What the task requires: Copy the listing below line for line, starting at its first line and ending with the line that has "rs1 is interpreted" in it. Add nothing.
━━━━━ Data for this task
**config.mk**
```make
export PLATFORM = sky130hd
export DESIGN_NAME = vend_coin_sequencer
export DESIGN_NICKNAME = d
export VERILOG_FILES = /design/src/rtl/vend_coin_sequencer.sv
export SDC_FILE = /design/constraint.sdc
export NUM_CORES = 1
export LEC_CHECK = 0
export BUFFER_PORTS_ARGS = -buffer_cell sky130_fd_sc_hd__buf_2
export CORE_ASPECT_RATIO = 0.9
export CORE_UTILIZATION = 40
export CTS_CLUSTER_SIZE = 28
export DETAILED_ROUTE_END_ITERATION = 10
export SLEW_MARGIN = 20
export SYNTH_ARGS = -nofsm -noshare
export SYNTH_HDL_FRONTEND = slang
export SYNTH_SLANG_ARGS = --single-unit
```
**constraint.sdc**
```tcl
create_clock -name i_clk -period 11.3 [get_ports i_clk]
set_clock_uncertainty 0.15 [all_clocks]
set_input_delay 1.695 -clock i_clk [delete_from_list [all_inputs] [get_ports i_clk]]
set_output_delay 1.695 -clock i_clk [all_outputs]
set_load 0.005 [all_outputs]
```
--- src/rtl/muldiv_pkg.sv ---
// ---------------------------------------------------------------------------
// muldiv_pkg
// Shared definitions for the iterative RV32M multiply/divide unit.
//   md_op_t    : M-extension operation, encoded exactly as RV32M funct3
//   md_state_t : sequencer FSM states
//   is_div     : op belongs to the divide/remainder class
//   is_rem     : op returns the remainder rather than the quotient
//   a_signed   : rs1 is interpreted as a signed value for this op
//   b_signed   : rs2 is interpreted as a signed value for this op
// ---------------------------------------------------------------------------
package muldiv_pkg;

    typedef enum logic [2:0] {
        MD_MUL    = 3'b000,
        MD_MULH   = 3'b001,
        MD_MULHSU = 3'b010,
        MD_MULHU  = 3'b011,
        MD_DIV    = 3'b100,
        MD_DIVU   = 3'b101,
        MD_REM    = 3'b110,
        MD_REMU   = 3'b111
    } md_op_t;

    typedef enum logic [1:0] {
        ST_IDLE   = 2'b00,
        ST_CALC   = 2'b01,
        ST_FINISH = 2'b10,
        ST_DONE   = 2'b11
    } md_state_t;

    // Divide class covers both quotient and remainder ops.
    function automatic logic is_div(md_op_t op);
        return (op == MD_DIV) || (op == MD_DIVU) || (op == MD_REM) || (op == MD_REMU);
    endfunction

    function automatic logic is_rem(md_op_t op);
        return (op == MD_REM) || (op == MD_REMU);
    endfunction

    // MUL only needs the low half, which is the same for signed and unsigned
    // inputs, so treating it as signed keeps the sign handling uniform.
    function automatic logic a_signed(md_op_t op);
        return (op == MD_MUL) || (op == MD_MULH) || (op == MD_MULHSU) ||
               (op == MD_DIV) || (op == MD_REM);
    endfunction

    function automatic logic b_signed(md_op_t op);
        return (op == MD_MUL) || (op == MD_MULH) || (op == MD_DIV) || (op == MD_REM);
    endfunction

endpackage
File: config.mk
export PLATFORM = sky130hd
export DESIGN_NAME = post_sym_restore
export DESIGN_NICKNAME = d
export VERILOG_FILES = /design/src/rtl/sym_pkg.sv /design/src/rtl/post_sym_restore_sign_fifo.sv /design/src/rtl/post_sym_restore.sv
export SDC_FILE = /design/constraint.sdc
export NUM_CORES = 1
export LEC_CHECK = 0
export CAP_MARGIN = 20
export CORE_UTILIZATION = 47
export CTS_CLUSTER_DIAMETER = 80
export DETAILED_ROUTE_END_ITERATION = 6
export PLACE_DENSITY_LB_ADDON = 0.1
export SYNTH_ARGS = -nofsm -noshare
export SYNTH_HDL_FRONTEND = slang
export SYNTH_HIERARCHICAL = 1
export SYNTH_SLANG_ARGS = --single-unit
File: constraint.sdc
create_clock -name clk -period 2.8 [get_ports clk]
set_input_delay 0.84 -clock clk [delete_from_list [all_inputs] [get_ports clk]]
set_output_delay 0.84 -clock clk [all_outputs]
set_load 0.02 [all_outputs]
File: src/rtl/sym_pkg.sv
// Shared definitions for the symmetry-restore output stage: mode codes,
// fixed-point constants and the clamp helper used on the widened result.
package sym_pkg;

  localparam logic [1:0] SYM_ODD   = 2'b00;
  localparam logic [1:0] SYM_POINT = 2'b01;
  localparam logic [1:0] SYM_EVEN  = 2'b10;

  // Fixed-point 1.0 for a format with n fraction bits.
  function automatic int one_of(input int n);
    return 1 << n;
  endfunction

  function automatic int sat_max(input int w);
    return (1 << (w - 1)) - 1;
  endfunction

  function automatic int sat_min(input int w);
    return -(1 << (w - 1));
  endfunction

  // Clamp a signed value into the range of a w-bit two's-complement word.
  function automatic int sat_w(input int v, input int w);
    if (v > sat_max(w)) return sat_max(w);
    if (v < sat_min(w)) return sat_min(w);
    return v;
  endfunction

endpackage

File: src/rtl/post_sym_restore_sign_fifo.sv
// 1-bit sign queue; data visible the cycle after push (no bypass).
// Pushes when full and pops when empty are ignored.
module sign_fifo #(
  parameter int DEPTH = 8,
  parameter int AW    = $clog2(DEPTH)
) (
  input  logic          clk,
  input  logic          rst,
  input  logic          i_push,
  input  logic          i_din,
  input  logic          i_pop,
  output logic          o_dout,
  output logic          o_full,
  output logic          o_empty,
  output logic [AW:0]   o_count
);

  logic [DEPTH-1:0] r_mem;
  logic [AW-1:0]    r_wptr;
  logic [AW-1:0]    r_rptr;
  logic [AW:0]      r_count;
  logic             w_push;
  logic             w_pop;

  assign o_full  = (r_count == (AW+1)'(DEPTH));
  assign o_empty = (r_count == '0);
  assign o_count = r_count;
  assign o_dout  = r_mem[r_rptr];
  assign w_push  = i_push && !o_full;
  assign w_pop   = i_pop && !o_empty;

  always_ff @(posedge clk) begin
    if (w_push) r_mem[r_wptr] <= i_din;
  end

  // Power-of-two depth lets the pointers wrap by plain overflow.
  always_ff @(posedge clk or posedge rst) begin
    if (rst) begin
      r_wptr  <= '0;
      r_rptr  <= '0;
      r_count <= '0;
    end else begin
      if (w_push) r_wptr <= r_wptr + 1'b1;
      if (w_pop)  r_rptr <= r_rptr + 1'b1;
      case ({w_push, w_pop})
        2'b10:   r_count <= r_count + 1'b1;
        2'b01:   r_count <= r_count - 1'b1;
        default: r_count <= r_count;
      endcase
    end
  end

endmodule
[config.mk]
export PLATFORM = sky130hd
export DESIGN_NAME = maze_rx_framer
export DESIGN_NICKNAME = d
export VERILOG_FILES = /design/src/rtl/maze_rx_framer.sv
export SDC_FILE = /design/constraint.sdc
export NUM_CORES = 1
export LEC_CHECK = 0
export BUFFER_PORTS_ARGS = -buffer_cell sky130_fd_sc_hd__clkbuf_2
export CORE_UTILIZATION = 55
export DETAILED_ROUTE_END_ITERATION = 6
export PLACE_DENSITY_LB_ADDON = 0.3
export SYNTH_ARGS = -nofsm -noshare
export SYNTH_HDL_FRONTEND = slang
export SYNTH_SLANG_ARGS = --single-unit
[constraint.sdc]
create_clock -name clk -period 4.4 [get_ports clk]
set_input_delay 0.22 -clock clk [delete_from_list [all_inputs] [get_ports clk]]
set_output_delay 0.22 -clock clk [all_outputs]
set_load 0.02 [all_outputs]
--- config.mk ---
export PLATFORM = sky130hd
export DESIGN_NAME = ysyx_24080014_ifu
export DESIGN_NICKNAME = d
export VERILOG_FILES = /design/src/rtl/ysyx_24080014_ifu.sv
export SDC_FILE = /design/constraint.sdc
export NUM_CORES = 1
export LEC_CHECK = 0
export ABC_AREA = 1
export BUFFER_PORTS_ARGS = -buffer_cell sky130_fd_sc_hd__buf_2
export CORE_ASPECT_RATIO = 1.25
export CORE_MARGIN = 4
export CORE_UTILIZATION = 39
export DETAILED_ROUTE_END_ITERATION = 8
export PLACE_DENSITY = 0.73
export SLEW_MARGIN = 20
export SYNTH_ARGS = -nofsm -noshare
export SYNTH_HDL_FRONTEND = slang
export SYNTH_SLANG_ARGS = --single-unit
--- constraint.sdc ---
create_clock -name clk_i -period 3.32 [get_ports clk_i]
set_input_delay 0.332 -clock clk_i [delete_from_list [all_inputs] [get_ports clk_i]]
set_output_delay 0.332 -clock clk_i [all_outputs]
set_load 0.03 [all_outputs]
━━━━━━━━━━
Solution for this exercise:
**config.mk**
```make
export PLATFORM = sky130hd
export DESIGN_NAME = vend_coin_sequencer
export DESIGN_NICKNAME = d
export VERILOG_FILES = /design/src/rtl/vend_coin_sequencer.sv
export SDC_FILE = /design/constraint.sdc
export NUM_CORES = 1
export LEC_CHECK = 0
export BUFFER_PORTS_ARGS = -buffer_cell sky130_fd_sc_hd__buf_2
export CORE_ASPECT_RATIO = 0.9
export CORE_UTILIZATION = 40
export CTS_CLUSTER_SIZE = 28
export DETAILED_ROUTE_END_ITERATION = 10
export SLEW_MARGIN = 20
export SYNTH_ARGS = -nofsm -noshare
export SYNTH_HDL_FRONTEND = slang
export SYNTH_SLANG_ARGS = --single-unit
```
**constraint.sdc**
```tcl
create_clock -name i_clk -period 11.3 [get_ports i_clk]
set_clock_uncertainty 0.15 [all_clocks]
set_input_delay 1.695 -clock i_clk [delete_from_list [all_inputs] [get_ports i_clk]]
set_output_delay 1.695 -clock i_clk [all_outputs]
set_load 0.005 [all_outputs]
```
--- src/rtl/muldiv_pkg.sv ---
// ---------------------------------------------------------------------------
// muldiv_pkg
// Shared definitions for the iterative RV32M multiply/divide unit.
//   md_op_t    : M-extension operation, encoded exactly as RV32M funct3
//   md_state_t : sequencer FSM states
//   is_div     : op belongs to the divide/remainder class
//   is_rem     : op returns the remainder rather than the quotient
//   a_signed   : rs1 is interpreted as a signed value for this op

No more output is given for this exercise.